- The story of Sir J.M. Barrie's friendship with a family who inspired him to create Peter Pan.
- 1903 London. Renowned playwright J.M. Barrie (James)'s latest effort has garnered less than positive reviews, something he knew would be the case even before the play's mounting. This failure places pressure on James to write another play quickly as impresario Charles Frohman needs another to replace the failure to keep his theater viable. Out for a walk with his dog in part to let his creative juices flow, James stumbles upon the Llewelyn Davies family: recently widowed Sylvia Llewelyn Davies (the daughter of now deceased author George L. Du Maurier) and her four adolescent sons. James and the family members become friends, largely based on he and the boys being able to foster in each other the imagination of children, James just being the biggest among them in this regard. Sylvia also welcomes James into their lives, he who becomes an important and integral part of it. Among the six of them, the only one who does not want to partake is Sylvia's third, Peter Llewelyn Davies, who is still grieving the reality of their lives, where his father was there one day planning an outing for the family, and gone the next. Two other people who don't appreciate James in the Llewelyn Davies' lives are: his wife, Mary Barrie, who always feels the need to be the responsible one in their relationship and who feels threatened by his friendship with an unmarried woman; and Emma du Maurier, Sylvia's overbearing mother, who sees him as an obstacle to Sylvia moving on with her life with another potential husband, and an impediment to maintaining discipline within the boys. James still hopes to bring Peter out of his self-imposed shell, but in the process comes up with an idea for another play based on an amalgam of himself and Peter, that play which eventually becomes what Charles sees as a largely unmountable and thus doomed production called "Peter Pan". This process of helping Peter could take a step backward when it looks like Sylvia may imminently befall a similar fate to that of her late husband.—Huggo
- The true story of how writer J.M. Barrie came up with one of the most famous stories of all time. He meets a family that helps him put together the beginning of how one of the most famous stories impacted the world and everyone who knows about it.—RECB3
- The movie details the experiences of "Peter Pan" author J.M. Barrie, which lead him to write the children's classic. He got to know four children who have no father. Drawing from his time with the kids, he writes a story about children who don't want to grow up.—Jan Wilm
- London, 1903: four lads, three women, and J.M. Barrie in the year he writes "Peter Pan." After one of his plays flops, Barrie meets four boys and their widowed mother in the park. During the next months, the child-like Barrie plays with the boys daily, and their imaginative games give him ideas for a play. Simultaneously, a friendship deepens with Sylvia, the lads' mother, to the chagrin of his wife Mary, with whom he spends little time (separate bedrooms); the widow's mother; and high society, which gossips about his attraction to the widow and to her sons. As Sylvia's health worsens, Barrie's ties to the boys strengthen and he must find a way to take his muse to Neverland.—<jhailey@hotmail.com>
- The story focuses on Scottish writer J. M. Barrie, his platonic relationship with Sylvia Llewelyn Davies, and his close friendship with her sons, who inspire the classic play Peter Pan, or The Boy Who Wouldn't Grow Up.

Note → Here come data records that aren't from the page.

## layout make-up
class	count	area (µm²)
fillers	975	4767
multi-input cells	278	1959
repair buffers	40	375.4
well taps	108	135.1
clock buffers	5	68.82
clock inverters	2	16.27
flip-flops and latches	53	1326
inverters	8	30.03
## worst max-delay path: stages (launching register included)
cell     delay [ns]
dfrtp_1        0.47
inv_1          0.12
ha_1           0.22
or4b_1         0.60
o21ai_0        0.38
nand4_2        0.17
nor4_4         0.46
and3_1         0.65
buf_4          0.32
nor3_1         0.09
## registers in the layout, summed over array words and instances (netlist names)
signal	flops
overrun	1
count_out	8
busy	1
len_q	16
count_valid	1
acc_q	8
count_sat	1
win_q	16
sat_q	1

Following the dismal reception to his latest play, Little Mary, Barrie meets the widowed Sylvia and her four young sons in Kensington Gardens, and a strong friendship develops between them. He proves to be a great playmate and surrogate father figure for the boys, and their imaginative antics give him ideas which he incorporates into a play about boys who do not want to grow up, especially one named after troubled young Peter Llewelyn Davies. His wife Mary, who eventually divorces him, and Sylvia's mother Emma du Maurier, object to the amount of time Barrie spends with the Llewelyn Davies family. Emma also seeks to control her daughter and grandsons, especially as Sylvia becomes increasingly weak from an unidentified illness.

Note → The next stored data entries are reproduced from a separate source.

File: src/rtl/mem_arb_pkg.sv
// Shared constants for the unified-memory arbiter: FSM state encodings and
// owner codes used by the top level and the grant selector.
// No logic, no latency, no flow control.
package mem_arb_pkg;

    // FSM encodings (plain constants so older tools and wave viewers agree)
    localparam logic [1:0] ST_IDLE  = 2'd0;
    localparam logic [1:0] ST_ISSUE = 2'd1;
    localparam logic [1:0] ST_WAIT  = 2'd2;
    localparam logic [1:0] ST_DONE  = 2'd3;

    // Grant owner codes
    localparam logic OWN_IF = 1'b0;
    localparam logic OWN_DM = 1'b1;

    // Width of the consecutive-data-grant counter
    localparam int CONSEC_W = 4;

endpackage

File: src/rtl/mem_arb_grant.sv
// Picks the winner between fetch and data and tracks consecutive data grants.
// Latency: winner is combinational from the requests; the counter updates on grant_i.
// Backpressure: none; the caller decides when a grant is taken via grant_i.
//
// Ports: clk, reset (async, active-low), if_req_i / dm_req_i (requests),
//        grant_i (a grant is taken this cycle), winner_o (OWN_IF / OWN_DM).
module mem_arb_grant
    import mem_arb_pkg::*;
#(
    parameter int MAX_CONSEC = 4
) (
    input  logic clk,
    input  logic reset,
    input  logic if_req_i,
    input  logic dm_req_i,
    input  logic grant_i,
    output logic winner_o
);

    localparam logic [CONSEC_W-1:0] MAX_C = CONSEC_W'(MAX_CONSEC);

    logic [CONSEC_W-1:0] consec_q;
    logic [CONSEC_W-1:0] consec_d;
    logic                starve;

    // Fetch has waited through MAX_CONSEC data grants: it takes this one.
    assign starve   = (consec_q == MAX_C) && if_req_i;
    assign winner_o = (dm_req_i && !starve) ? OWN_DM : OWN_IF;

    always_comb begin
        consec_d = consec_q;
        if (grant_i) begin
            if ((winner_o == OWN_DM) && if_req_i) begin
                consec_d = (consec_q == MAX_C) ? consec_q : consec_q + 1'b1;
            end else begin
                consec_d = '0;
            end
        end
    end

    always_ff @(posedge clk or negedge reset) begin
        if (!reset) begin
            consec_q <= '0;
        end else begin
            consec_q <= consec_d;
        end
    end

endmodule

File: src/rtl/mem_arbiter.sv
// Shares one fixed-latency single-port memory between instruction fetch and data access.
// Latency: read acks in cycle LATENCY+2 after the request is sampled, write acks in cycle 2.
// Backpressure: requesters hold req until their one-cycle ack; requests are sampled only in IDLE.
//
// Ports: clk, reset (async, active-low); fetch side if_req/if_addr/if_ack/if_rdata;
//        data side dm_req/dm_we/dm_addr/dm_wdata/dm_ack/dm_rdata;
//        memory side mem_en/mem_we/mem_addr/mem_wdata/mem_rdata; status busy/owner.
module mem_arbiter
    import mem_arb_pkg::*;
#(
    parameter int AW         = 32,
    parameter int DW         = 32,
    parameter int LATENCY    = 2,
    parameter int MAX_CONSEC = 4
) (
    input  logic          clk,
    input  logic          reset,
    input  logic          if_req,
    input  logic [AW-1:0] if_addr,
    output logic          if_ack,
    output logic [DW-1:0] if_rdata,
    input  logic          dm_req,
    input  logic          dm_we,
    input  logic [AW-1:0] dm_addr,
    input  logic [DW-1:0] dm_wdata,
    output logic          dm_ack,
    output logic [DW-1:0] dm_rdata,
    output logic          mem_en,
    output logic          mem_we,
    output logic [AW-1:0] mem_addr,
    output logic [DW-1:0] mem_wdata,
    input  logic [DW-1:0] mem_rdata,
    output logic          busy,
    output logic          owner
);

    // Wait counter starts at LATENCY-1 so capture lands LATENCY cycles after ISSUE.
    localparam logic [2:0] WCNT_LOAD = 3'(LATENCY - 1);

    logic [1:0]    state_q, state_d;
    logic [2:0]    wcnt_q, wcnt_d;
    logic          owner_q;
    logic          we_q;
    logic [AW-1:0] addr_q;
    logic [DW-1:0] wdata_q;
    logic [DW-1:0] if_rdata_q;
    logic [DW-1:0] dm_rdata_q;
    logic          grant;
    logic          winner;
    logic          capture;

    assign grant = (state_q == ST_IDLE) && (if_req || dm_req);

    mem_arb_grant #(
        .MAX_CONSEC (MAX_CONSEC)
    ) u_grant (
        .clk      (clk),
        .reset    (reset),
        .if_req_i (if_req),
        .dm_req_i (dm_req),
        .grant_i  (grant),
        .winner_o (winner)
    );

    always_comb begin
        state_d = state_q;
        wcnt_d  = wcnt_q;
        capture = 1'b0;
        case (state_q)
            ST_IDLE: begin
                if (grant) state_d = ST_ISSUE;
            end
            ST_ISSUE: begin
                if (we_q) begin
                    state_d = ST_DONE;
                end else begin
                    // Reads always visit WAIT, even with LATENCY = 1 (wcnt = 0).
                    wcnt_d  = WCNT_LOAD;
                    state_d = ST_WAIT;
                end
            end
            ST_WAIT: begin
                if (wcnt_q == 3'd0) begin
                    capture = 1'b1;
                    state_d = ST_DONE;
                end else begin
                    wcnt_d = wcnt_q - 3'd1;
                end
            end
            ST_DONE: begin
                state_d = ST_IDLE;
            end
            default: begin
                state_d = ST_IDLE;
            end
        endcase
    end

    always_ff @(posedge clk or negedge reset) begin
        if (!reset) begin
            state_q    <= ST_IDLE;
            wcnt_q     <= '0;
            owner_q    <= OWN_IF;
            we_q       <= 1'b0;
            addr_q     <= '0;
            wdata_q    <= '0;
            if_rdata_q <= '0;
            dm_rdata_q <= '0;
        end else begin
            state_q <= state_d;
            wcnt_q  <= wcnt_d;
            if (grant) begin
                owner_q <= winner;
                we_q    <= (winner == OWN_DM) && dm_we;
                addr_q  <= (winner == OWN_DM) ? dm_addr : if_addr;
                wdata_q <= (winner == OWN_DM) ? dm_wdata : '0;
            end
            if (capture) begin
                if (owner_q == OWN_DM) dm_rdata_q <= mem_rdata;
                else                   if_rdata_q <= mem_rdata;
            end
        end
    end

    assign mem_en    = (state_q == ST_ISSUE);
    assign mem_we    = mem_en && we_q;
    assign mem_addr  = addr_q;
    assign mem_wdata = wdata_q;
    assign if_ack    = (state_q == ST_DONE) && (owner_q == OWN_IF);
    assign dm_ack    = (state_q == ST_DONE) && (owner_q == OWN_DM);
    assign if_rdata  = if_rdata_q;
    assign dm_rdata  = dm_rdata_q;
    assign busy      = (state_q != ST_IDLE);
    assign owner     = owner_q;

endmodule
File: config.mk
export PLATFORM = sky130hd
export DESIGN_NAME = mem_arbiter
export DESIGN_NICKNAME = d
export VERILOG_FILES = /design/src/rtl/mem_arb_pkg.sv /design/src/rtl/mem_arb_grant.sv /design/src/rtl/mem_arbiter.sv
export SDC_FILE = /design/constraint.sdc
export NUM_CORES = 1
export LEC_CHECK = 0
export CELL_PAD_IN_SITES_DETAIL_PLACEMENT = 0
export CELL_PAD_IN_SITES_GLOBAL_PLACEMENT = 2
export CORE_ASPECT_RATIO = 1.5
export CORE_MARGIN = 4
export CORE_UTILIZATION = 26
export DETAILED_ROUTE_END_ITERATION = 16
export GPL_TIMING_DRIVEN = 0
export PLACE_DENSITY_LB_ADDON = 0.1
export SLEW_MARGIN = 15
export SYNTH_ARGS = -nofsm -noshare
export SYNTH_HDL_FRONTEND = slang
export SYNTH_SLANG_ARGS = --single-unit
File: constraint.sdc
create_clock -name clk -period 1.78 [get_ports clk]
set_input_delay 0.356 -clock clk [delete_from_list [all_inputs] [get_ports clk]]
set_output_delay 0.356 -clock clk [all_outputs]
set_load 0.005 [all_outputs]
== Word-level counts from Yosys, hierarchy flattened ==
Cells that the tools add are included.
Word-level totals
  flip-flop bits (word level): 139
  output and inout bits: 134
  logic and storage cells: 54
  input bits: 133
Operators by class
  reduce and logical (&&, ||, !) cells: 19
  bitwise operators: 1
  muxes and demuxes: 14
  equality and inequality tests: 9
  add/sub/neg operators: 2
Operators with widths (count)
  $mux W32: 2
  $ne A2 B2 Y1 const B: 5
  $logic_and A1 B1 Y1: 8
  $mux W4: 2
  $pmux W2 S4: 1
  $reduce_and A2 Y1: 4
  $mux W3: 2
  $pmux W3 S2: 1
  $add A4 B1 Y4 const B: 1
  $eq A2 B2 Y1 const B: 2
  $eq A4 B3 Y1 const B: 1
  $mux W1: 4
  $mux W2: 2
  $reduce_bool A2 Y1: 2
  $logic_not A3 Y1: 1
  $reduce_and A3 Y1: 1
  $sub A3 B1 Y3 const B: 1
  $eq A2 B1 Y1 const B: 1
  $logic_not A2 Y1: 1
  $logic_not A1 Y1: 1
  $logic_or A1 B1 Y1: 1
  $not A1 Y1: 1

== Depth between registers and ports, before layout ==
  depth after elaboration: 8
  depth in mapped cells: 7

== Cells and area by module ==
Synthesis repeated with hierarchy kept, for this count alone.
Second synthesis, totals
  cell total of the unflattened synthesis: 486
  area, all modules: 5935.7 µm²
By module, submodules not included
  mem_arbiter: seq. area each 3378.2 µm², cells each 462, area an instance 5691.7 µm², times used 1
  mem_arb_grant: seq. area each 100.1 µm², cells each 24, area an instance 244.0 µm², times used 1

== Worst setup path after synthesis ==
Ideal clock, no wire load.
  kind: reg-to-reg
  from: reg state_q[0]
  to: reg state_q[1]
  required time: 1.655 ns
  cell stages (with the launch flop): 7
  period minus slack after synthesis: 1.675 ns
  library setup time: 0.125 ns
  data arrival time: 1.550 ns
  slack: 0.105 ns
  cells stage by stage: dfrtp_1 inv_1 ha_1 buf_2 inv_1 o31ai_1 mux2_2
Between the ends
  cells in the longest elaborated chain, start to end: 4
  elaborated cells between the ends (all ways): 9
  those cells by class: eq/ne: 5; mux: 1; reduce/logical: 3
RTL lines
  start, declared: RTL line mem_arbiter.sv:40  | logic [1:0] state_q, state_d;
  start signal, assigned: RTL line mem_arbiter.sv:110  | state_q <= state_d;
  $logic_not A2 Y1: RTL line mem_arbiter.sv:52, mem_arbiter.sv:69
  $logic_and A1 B1 Y1: RTL line mem_arbiter.sv:52  | assign grant = (state_q == ST_IDLE) && (if_req || dm_req);
  $ne A2 B2 Y1 (no source line)
  $reduce_and A2 Y1 (no source line)
Several ways; a longest one is shown, not always the timed one.
A chain may end at the register's enable or synchronous reset.

== Worst setup path in the final report ==
  from: reg state_q[0]
  to: out mem_we
Between the ends
  cells in the longest elaborated chain, start to end: 2
RTL lines
  $eq A2 B1 Y1: RTL line mem_arbiter.sv:125  | assign mem_en = (state_q == ST_ISSUE);
  $logic_and A1 B1 Y1: RTL line mem_arbiter.sv:126  | assign mem_we = mem_en && we_q;
  end, declared: RTL line mem_arbiter.sv:29  | output logic mem_we,
Every way passes these cells.

==> flow_summary.ini <==
[critical_path]
crit_path_cell_trace = buf_6 > ha_2 > and2_4 > buf_6
crit_start = state_q[0]
r2r_cells = 7
r2r_start = u_grant.consec_q[1]
critPathMaxStageDelay_ps = 400
crit_top_cell = buf_6
r2r_slack_ps = 70
cp.required_ps = 1420
cp.arrival_ps = 1380
end_kind = primary output
worstPathMaxFanout = 3
slowest_stage = dfrtp_1
r2r_end = mem_wdata[29]
cp-start-kind = flip-flop
crit_end = mem_we
critPathKind = flip-flop to primary output

[synth]
synth_edf_count = 0
synthMuxAreaShare = 0.124
ys_types = 31
synth_top_family_by_area = compound AO/OA/AOI/OAI gates
avgSynthCellArea_sq_um = 12.8
synthXorXnorAreaFrac = 0
synthCells = 459
synth-compound-area-share = 0.128
ys_ff_latch = 139
yosys.area_share.simple = 0.0984
async_flop_share = 1.00
syn_nets = 600
ys_seq_area_frac = 0.591
synth_top_flop_cell = dfrtp_1
synth_fa_ha_area_frac = 0.0170
syn_area_sq_um = 5890
ys.warnings.count = 0

[min_path]
hp-class = input port to asynchronous set/reset pin

[clock_network]
clk_latency_ps = 420
cts_tree = built
clockRootBuffer = clkbuf_16
cts_buffers = 17
clk_pin_slew_ps = 60
clk_path_buf_depth = 2
cts_sinks = 139
ctsHtreeMaxLevel = 4

[timing]
setup_tns_ps = 0
rsz0062_at_grt = yes
tightest_slew_ps = 520
period_needed_ps = 1740
timing.clock.skew_ps = 4.47
fmax_ghz = 0.574
period_share = 0.978
final-setup-viol-count = 0
relSlewSlack = 0.653
hold_viol_final = 0
whs_ps = 458
slew_violations = 0

[layout]
nets = 895
syn2layout_area_growth_pct = 64.0
num_antenna_cells = 0
finalInstanceArea_sq_um = 9650
stdcell_count = 1043
utilization = 0.433
drive_above_1_share = 0.228

[power_and_ir_drop]
p_leak_nw = 4.03
peakVddDrop_v = 0.000728
power.density_nw_per_um2 = 1730

[routing]
viasPerCell = 4.63
vias = 4833
routed_wl_microns = 18900
drt_pass1_iterations = 4
drc = 0
avgRoutedWirePerCell_microns = 18.2
drt_iter0_drc = 159
final_antenna_net_count = 0

[die]
coreArea_sq_um = 22300
die_height_microns = 192
die-area_sq_um = 25200
ios = 267
dieWidth_microns = 131
rows = 67
start_util = 0.264

[placement]
dp_hpwl_microns = 14300
placed_cells = 1002
gp_congestion = 0.772
dpl-instance-area_sq_um = 8930
io_buffers = 266

[grt]
track_usage = 0.151
grt_antenna_before_repair = 0
grt_start_max_net_pins = 88
grt_first_pass_wirelength_microns = 29000
grt-ovfl-total = 0
first_global_vias = 5227

[run_status]
status = finished, final reports clean

[flow_run]
cap_violations = 0
==> worst min path at each step <==
stage,to,cells after the start
global placement,wcnt_q[1],1
finish,if_rdata[1],2
CTS,dm_rdata[10],2
global route,dm_rdata[10],2
detailed placement,dm_rdata[10],1
floorplan,dm_rdata[0],0
==> stage by stage <==
step	setup WS, ps	power (W)
finish	39.2	0.0167
global route	-38.9	0.0179
CTS	5.70	0.0170
detailed placement	-577	0.0133
global placement	-5430	0.0131
floorplan	105	0.00873
==> state kept, by name (all words and copies together), names as in the netlist <==
register          count
state_q               2
owner                 1
wcnt_q                3
dm_rdata             32
mem_addr             32
mem_wdata            32
if_rdata             32
we_q                  1
u_grant.consec_q      4
==> layout make-up <==
cell class	instances	area [sq um]
Tap cell	276	345
Clock inverter	14	124
Sequential cell	139	3480
Timing Repair Buffer	276	2770
Buffer	36	259
Inverter	10	37.5
Fill cell	2141	12600
Multi-Input combinational cell	274	2210
Clock buffer	18	429
==> layer usage <==
metal,vias up,track usage,wire (microns)
met4,0,0.0625,438
met3,30,0.0515,1340
li1,2255,-,-
met2,184,0.264,9940
met1,2364,0.163,7220
met5,-,0,0
==> cell families (layout without fill, tap and decap cells) <==
logic type               after synthesis  count (layout)
AO/OA/AOI/OAI                         82              82
adder cells (fa/ha/maj)                8               8
buffers and inverters                 46             354
flip-flops                           139             139
multiplexers                          65              65
AND/OR/NAND/NOR                      119             119
==> cell usage in the layout (no fill, tap or decap), types with 6 or more instances in the layout <==
master | Yosys | layout
a22o_1 | 34 | 34
buf_6 | 7 | 14
inv_1 | 10 | 8
buf_4 | 0 | 8
clkdlybuf4s50_1 | 0 | 259
o211ai_2 | 21 | 21
nand4_1 | 33 | 33
nand2_1 | 69 | 69
clkbuf_1 | 14 | 9
clkinvlp_4 | 0 | 7
mux2_2 | 65 | 65
o211ai_1 | 11 | 11
clkbuf_2 | 0 | 6
clkbuf_16 | 0 | 17
buf_2 | 15 | 10
dfrtp_1 | 139 | 138
==> cell usage after synthesis, drive strengths merged (2+ instances only) <==
master,count,area share
a21o,3,0.0038
a22o,34,0.051
and2,4,0.0043
buf,22,0.026
clkbuf,14,0.0089
dfrtp,139,0.59
ha,8,0.017
inv,10,0.0064
mux2,65,0.12
nand2,69,0.044
nand2b,2,0.0021
nand3,3,0.0025
nand3b,2,0.0025
nand4,33,0.035
nor3,2,0.0017
o211ai,32,0.059
o21ai,4,0.0034
o22ai,2,0.0021
o31ai,2,0.0025
==> worst max-delay path: cells and delay by family (launching register included) <==
family	cells	cell delay (ps)
DFF	1	400
buffers and inverters	2	240
adders and majority gates	1	180
and+or+nand+nor	1	140
==> repair_timing <==
action                                  in CTS  in global routing
cloned                                       1                  0
setup buffers                                6                  1
hold buffers                                 1                  0
gates resized for setup                     49                 18
hold endpoints to repair                    52                  0
pin swaps                                    1                  1
endpoints found under the setup margin     132                112
==> report_power, final <==
part	switching, W	internal [W]
Sequential	0.000899	0.00478
Clock	0.00140	0.00192
Combinational	0.00291	0.00481
Total	0.00521	0.0115
Note: power is estimated with default switching activity, not from simulation.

Producer Charles Frohman skeptically agrees to mount Peter Pan despite his belief it holds no appeal for upper-class theatergoers. Barrie peppers the opening night audience with children from a nearby orphanage, and the adults present react to their infectious delight with an appreciation of their own. The play proves to be a huge success.
Because Sylvia is too ill to attend the production, Barrie arranges to have an abridged production of it performed in her home. She dies shortly afterward, and Barrie finds that her will is to have him and her mother to look after the boys; an arrangement agreeable to both.